Eminem's Anger Management Tour, initiated in 2000, represented his inaugural major headlining effort, extending across multiple legs through 2005 with varying supporting artists including DMX, Ludacris, and rock acts like Papa Roach. The tour highlighted his high-energy performances, intricate lyricism, and ability to command diverse audiences, often blending hip-hop with rock elements for broad appeal. The 2002 North American segment generated $103 million in revenue over 53 dates, attracting approximately 800,000 attendees at an average of nearly $2 million per show.[296] Later iterations, such as the 2003 Detroit shows at Ford Field, drew over 100,000 fans across two nights, underscoring his stronghold in his hometown market.[297] After a period of retirement and recovery from addiction, Eminem launched the Recovery Tour in 2010, focusing on European dates to promote his sobriety-themed album. This shorter run reaffirmed his live stamina post-hiatus, though specific revenue figures remain less documented amid his overall career touring totals. The Rapture Tour in 2014, tied to The Marshall Mathers LP 2, marked Eminem's most ambitious headlining outing to date, spanning global markets with standout stadium performances. He became the first rapper to headline London's Wembley Stadium, selling out 90,000 tickets in 45 minutes and adding a second date that also sold rapidly.[298] High-grossing stops included Sydney ($9.315 million) and multiple U.S. stadiums exceeding $8 million each.[299] The tour's European leg alone sold over 315,000 tickets across eight shows. Eminem's 2018 Revival Tour targeted European audiences, amassing over 779,000 attendees and contributing to his year's total of more than 1.1 million tickets sold across outings.[300][301] Performances emphasized raw intensity and fan interaction, with crowds exceeding 140,000 at select dates like Denmark.[300] Cumulatively, Eminem's headlining tours have grossed $151.7 million from 103 shows, selling 2.3 million tickets at an average of $1.47 million per performance, reflecting sustained demand for his technically proficient, narrative-driven stage craft.[302] No major headlining tours have occurred in the 2020s, influenced by the COVID-19 pandemic and his age approaching 50.

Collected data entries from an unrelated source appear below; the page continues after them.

===== src/rtl/rr_arbiter.sv =====
// rr_arbiter: combinational round-robin pick, first set req at or above ptr with wrap
// Ports: req (request vector), ptr (search start), gnt_onehot / gnt_idx (winner), any (some req set)
module rr_arbiter #(
    parameter int NUM_REQ = 4
) (
    input  logic [NUM_REQ-1:0]         req,
    input  logic [$clog2(NUM_REQ)-1:0] ptr,
    output logic [NUM_REQ-1:0]         gnt_onehot,
    output logic [$clog2(NUM_REQ)-1:0] gnt_idx,
    output logic                       any
);
    localparam int IW = $clog2(NUM_REQ);
    logic [IW-1:0] idx;
    always_comb begin
        gnt_idx = '0;
        idx = '0;
        for (int k = NUM_REQ - 1; k >= 0; k--) begin
            idx = IW'((int'(ptr) + k) % NUM_REQ);
            if (req[idx]) gnt_idx = idx;
        end
        any = |req;
        gnt_onehot = any ? (NUM_REQ'(1) << gnt_idx) : '0;
    end
endmodule
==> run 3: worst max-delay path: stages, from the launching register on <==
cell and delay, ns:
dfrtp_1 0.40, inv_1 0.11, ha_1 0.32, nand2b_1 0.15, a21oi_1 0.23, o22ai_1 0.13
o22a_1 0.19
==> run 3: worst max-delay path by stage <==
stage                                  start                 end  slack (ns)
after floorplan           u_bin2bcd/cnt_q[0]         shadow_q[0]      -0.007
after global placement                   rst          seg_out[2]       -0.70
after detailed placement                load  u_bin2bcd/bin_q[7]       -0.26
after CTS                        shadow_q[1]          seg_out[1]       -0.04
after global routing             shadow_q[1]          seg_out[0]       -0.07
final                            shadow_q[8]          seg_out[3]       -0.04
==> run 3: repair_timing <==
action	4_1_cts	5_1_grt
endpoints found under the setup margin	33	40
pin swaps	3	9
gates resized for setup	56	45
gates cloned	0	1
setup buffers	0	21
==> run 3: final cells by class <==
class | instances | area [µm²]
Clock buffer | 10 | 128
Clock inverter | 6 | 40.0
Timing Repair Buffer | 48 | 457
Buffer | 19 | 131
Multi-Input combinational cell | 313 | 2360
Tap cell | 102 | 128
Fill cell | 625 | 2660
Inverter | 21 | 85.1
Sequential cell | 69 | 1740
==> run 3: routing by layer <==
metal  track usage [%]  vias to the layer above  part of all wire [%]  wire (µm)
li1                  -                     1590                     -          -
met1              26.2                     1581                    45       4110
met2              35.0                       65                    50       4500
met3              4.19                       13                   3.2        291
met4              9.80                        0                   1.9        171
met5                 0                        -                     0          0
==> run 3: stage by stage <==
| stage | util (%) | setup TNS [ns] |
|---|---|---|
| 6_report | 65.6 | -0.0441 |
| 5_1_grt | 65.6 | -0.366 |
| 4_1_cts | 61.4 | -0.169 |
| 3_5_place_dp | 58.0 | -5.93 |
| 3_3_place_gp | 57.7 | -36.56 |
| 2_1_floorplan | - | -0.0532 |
File: src/rtl/flexi_packet_parser.sv
// Header/payload/footer frame parser with per-frame
// error flags, sequence tracking and frame counters.
module flexi_packet_parser #(
  parameter int          MAX_PAYLOAD = 100,
  parameter logic [31:0] FOOTER_WORD = 32'hFFFFFFFF
) (
  input logic              clk,
  input logic              resetn,
  flexi_packet_parser_if.slave bus
);

  typedef enum logic [1:0] {
    IDLE,
    PAYLOAD,
    FOOTER,
    DROP
  } state_t;

  state_t      state_q, state_d;
  logic [6:0]  len_q, len_d;
  logic [6:0]  cnt_q, cnt_d;
  logic [15:0] exp_q, exp_d;
  logic [3:0]  err_q, err_d;
  logic        vout_q, vout_d;
  logic [31:0] dout_q, dout_d;
  logic        lout_q, lout_d;
  logic [15:0] seq_q, seq_d;
  logic        done_q, done_d;
  logic [3:0]  ecode_q, ecode_d;
  logic [15:0] good_q, good_d;
  logic [15:0] bad_q, bad_d;

  logic [15:0] hdr_seq;
  logic [8:0]  hdr_rsv;
  logic [6:0]  hdr_len;
  logic        hdr_bad;
  logic [6:0]  cnt_inc;

  assign hdr_seq = bus.dataIn[31:16];
  assign hdr_rsv = bus.dataIn[15:7];
  assign hdr_len = bus.dataIn[6:0];
  assign hdr_bad = (hdr_rsv != 9'd0) || (hdr_len == 7'd0)
                || ({25'd0, hdr_len} > 32'(MAX_PAYLOAD));
  assign cnt_inc = cnt_q + 7'd1;

  // Next-state, output and counter logic for each valid beat
  always_comb begin
    logic       term;
    logic [3:0] e;
    state_d = state_q;
    len_d   = len_q;
    cnt_d   = cnt_q;
    exp_d   = exp_q;
    err_d   = err_q;
    vout_d  = 1'b0;
    dout_d  = dout_q;
    lout_d  = 1'b0;
    seq_d   = seq_q;
    done_d  = 1'b0;
    ecode_d = ecode_q;
    good_d  = good_q;
    bad_d   = bad_q;
    term    = 1'b0;
    e       = err_q;
    if (bus.validIn) begin
      unique case (state_q)
        IDLE: begin
          e     = 4'd0;
          seq_d = hdr_seq;
          exp_d = hdr_seq + 16'd1;
          len_d = hdr_len;
          cnt_d = 7'd0;
          if (hdr_seq != exp_q) e[1] = 1'b1;
          if (hdr_bad) begin
            e[0] = 1'b1;
            if (bus.lastIn) term = 1'b1;
            else state_d = DROP;
          end else if (bus.lastIn) begin
            e[2] = 1'b1;
            term = 1'b1;
          end else begin
            state_d = PAYLOAD;
          end
        end
        PAYLOAD: begin
          vout_d = 1'b1;
          dout_d = bus.dataIn;
          cnt_d  = cnt_inc;
          if (cnt_inc == len_q) begin
            lout_d = 1'b1;
            if (bus.lastIn) begin
              e[2]    = 1'b1;
              term    = 1'b1;
              state_d = IDLE;
            end else begin
              state_d = FOOTER;
            end
          end else if (bus.lastIn) begin
            lout_d  = 1'b1;
            e[2]    = 1'b1;
            term    = 1'b1;
            state_d = IDLE;
          end
        end
        FOOTER: begin
          if (bus.dataIn != FOOTER_WORD) e[3] = 1'b1;
          if (bus.lastIn) begin
            term    = 1'b1;
            state_d = IDLE;
          end else begin
            e[3]    = 1'b1;
            state_d = DROP;
          end
        end
        DROP: begin
          if (bus.lastIn) begin
            term    = 1'b1;
            state_d = IDLE;
          end
        end
        default: state_d = IDLE;
      endcase
      err_d = e;
      if (term) begin
        done_d  = 1'b1;
        ecode_d = e;
        if (e == 4'd0) good_d = good_q + 16'd1;
        else bad_d = bad_q + 16'd1;
      end
    end
  end

  // State and output registers with synchronous reset
  always_ff @(posedge clk) begin
    if (!resetn) begin
      state_q <= IDLE;
      len_q   <= 7'd0;
      cnt_q   <= 7'd0;
      exp_q   <= 16'h0001;
      err_q   <= 4'd0;
      vout_q  <= 1'b0;
      dout_q  <= 32'd0;
      lout_q  <= 1'b0;
      seq_q   <= 16'd0;
      done_q  <= 1'b0;
      ecode_q <= 4'd0;
      good_q  <= 16'd0;
      bad_q   <= 16'd0;
    end else begin
      state_q <= state_d;
      len_q   <= len_d;
      cnt_q   <= cnt_d;
      exp_q   <= exp_d;
      err_q   <= err_d;
      vout_q  <= vout_d;
      dout_q  <= dout_d;
      lout_q  <= lout_d;
      seq_q   <= seq_d;
      done_q  <= done_d;
      ecode_q <= ecode_d;
      good_q  <= good_d;
      bad_q   <= bad_d;
    end
  end

  assign bus.validOut  = vout_q;
  assign bus.dataOut   = dout_q;
  assign bus.lastOut   = lout_q;
  assign bus.seqOut    = seq_q;
  assign bus.pktDone   = done_q;
  assign bus.errCode   = ecode_q;
  assign bus.goodCount = good_q;
  assign bus.errCount  = bad_q;

endmodule

File: src/flat_wrapper.sv
// flat-port wrapper written by rule: the top's interface ports become plain ports
module flexi_packet_parser_flat 
#(
  parameter int          MAX_PAYLOAD = 100,
  parameter logic [31:0] FOOTER_WORD = 32'hFFFFFFFF
)
  (clk, resetn, bus_validIn, bus_dataIn, bus_lastIn, bus_validOut, bus_dataOut, bus_lastOut, bus_seqOut, bus_pktDone, bus_errCode, bus_goodCount, bus_errCount);
  flexi_packet_parser_if bus_i ();
  input logic clk;
  input logic resetn;
  input wire logic [$bits(bus_i.validIn)-1:0] bus_validIn;
  input wire logic [$bits(bus_i.dataIn)-1:0] bus_dataIn;
  input wire logic [$bits(bus_i.lastIn)-1:0] bus_lastIn;
  output wire logic [$bits(bus_i.validOut)-1:0] bus_validOut;
  output wire logic [$bits(bus_i.dataOut)-1:0] bus_dataOut;
  output wire logic [$bits(bus_i.lastOut)-1:0] bus_lastOut;
  output wire logic [$bits(bus_i.seqOut)-1:0] bus_seqOut;
  output wire logic [$bits(bus_i.pktDone)-1:0] bus_pktDone;
  output wire logic [$bits(bus_i.errCode)-1:0] bus_errCode;
  output wire logic [$bits(bus_i.goodCount)-1:0] bus_goodCount;
  output wire logic [$bits(bus_i.errCount)-1:0] bus_errCount;
  assign bus_i.validIn = bus_validIn;
  assign bus_i.dataIn = bus_dataIn;
  assign bus_i.lastIn = bus_lastIn;
  assign bus_validOut = bus_i.validOut;
  assign bus_dataOut = bus_i.dataOut;
  assign bus_lastOut = bus_i.lastOut;
  assign bus_seqOut = bus_i.seqOut;
  assign bus_pktDone = bus_i.pktDone;
  assign bus_errCode = bus_i.errCode;
  assign bus_goodCount = bus_i.goodCount;
  assign bus_errCount = bus_i.errCount;
  flexi_packet_parser #(.MAX_PAYLOAD(MAX_PAYLOAD), .FOOTER_WORD(FOOTER_WORD)) u_core (.clk(clk), .resetn(resetn), .bus(bus_i));
endmodule
File: config.mk
export PLATFORM = sky130hd
export DESIGN_NAME = flexi_packet_parser_flat
export DESIGN_NICKNAME = d
export VERILOG_FILES = /design/src/rtl/flexi_packet_parser_if.sv /design/src/rtl/flexi_packet_parser.sv /design/src/flat_wrapper.sv
export SDC_FILE = /design/constraint.sdc
export NUM_CORES = 1
export LEC_CHECK = 0
export ABC_AREA = 1
export CAP_MARGIN = 30
export CORE_ASPECT_RATIO = 1.75
export CORE_MARGIN = 5
export CORE_UTILIZATION = 40
export DETAILED_ROUTE_END_ITERATION = 8
export PLACE_DENSITY = 0.76
export SLEW_MARGIN = 25
export SYNTH_ARGS = -nofsm -noshare
export SYNTH_HDL_FRONTEND = slang
export SYNTH_SLANG_ARGS = --single-unit
export TNS_END_PERCENT = 100
File: constraint.sdc
create_clock -name clk -period 4.1 [get_ports clk]
set_clock_uncertainty 0.1 [all_clocks]
set_input_delay 1.025 -clock clk [delete_from_list [all_inputs] [get_ports clk]]
set_output_delay 1.025 -clock clk [all_outputs]
set_load 0.01 [all_outputs]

Notable Co-Headlining and Festival Appearances

Eminem participated in the Up in Smoke Tour in 2000, a West Coast hip hop package headlined by Dr. Dre and Snoop Dogg that also featured Ice Cube, Warren G, and Nate Dogg, among others, across 44 cities and grossing over $22 million.[303] His performances, including hits from The Slim Shady LP, helped elevate his profile alongside established acts.[304] The Anger Management Tour series, starting in 2000 and continuing through iterations like 2002 and 2005, featured Eminem alongside rotating co-billers such as Papa Roach, Ludacris, Xzibit, 50 Cent, and Lil Jon, emphasizing ensemble rap-rock lineups over solo dominance.[305] In 2002, the tour kicked off July 18 in Buffalo, New York, with acts like the X-Ecutioners supporting extended sets.[306] Eminem co-headlined the Home & Home Tour with Jay-Z in 2010, performing two stadium shows: September 2 at Comerica Park in Detroit and September 13 at Yankee Stadium in New York, drawing massive crowds with shared sets of their catalogs.[307] The Monster Tour in 2014 paired him with Rihanna for six North American dates starting August 7, focusing on their collaborative tracks like "Love the Way You Lie" amid high production values.[308] At major festivals, Eminem headlined Lollapalooza in Chicago in 2011 alongside Foo Fighters, Coldplay, and Muse, and returned to top the 2014 bill with OutKast and Arctic Monkeys over three days in Grant Park.[309][310] He closed Coachella in 2018 as a Sunday headliner, sharing the weekend with Beyoncé and The Weeknd, though crowd energy drew mixed reactions.[311] Post-2019 appearances shifted to select high-profile slots, including his 2022 Rock & Roll Hall of Fame induction performance on November 5 in Cleveland, where he delivered medleys of "My Name Is," "Rap God," "Stan" with Ed Sheeran, and Aerosmith interpolations with Steven Tyler.[312] These festival and shared-bill engagements have maintained his live presence without large-scale headlining tours, reflecting sustained demand amid evolving rap landscapes.[313]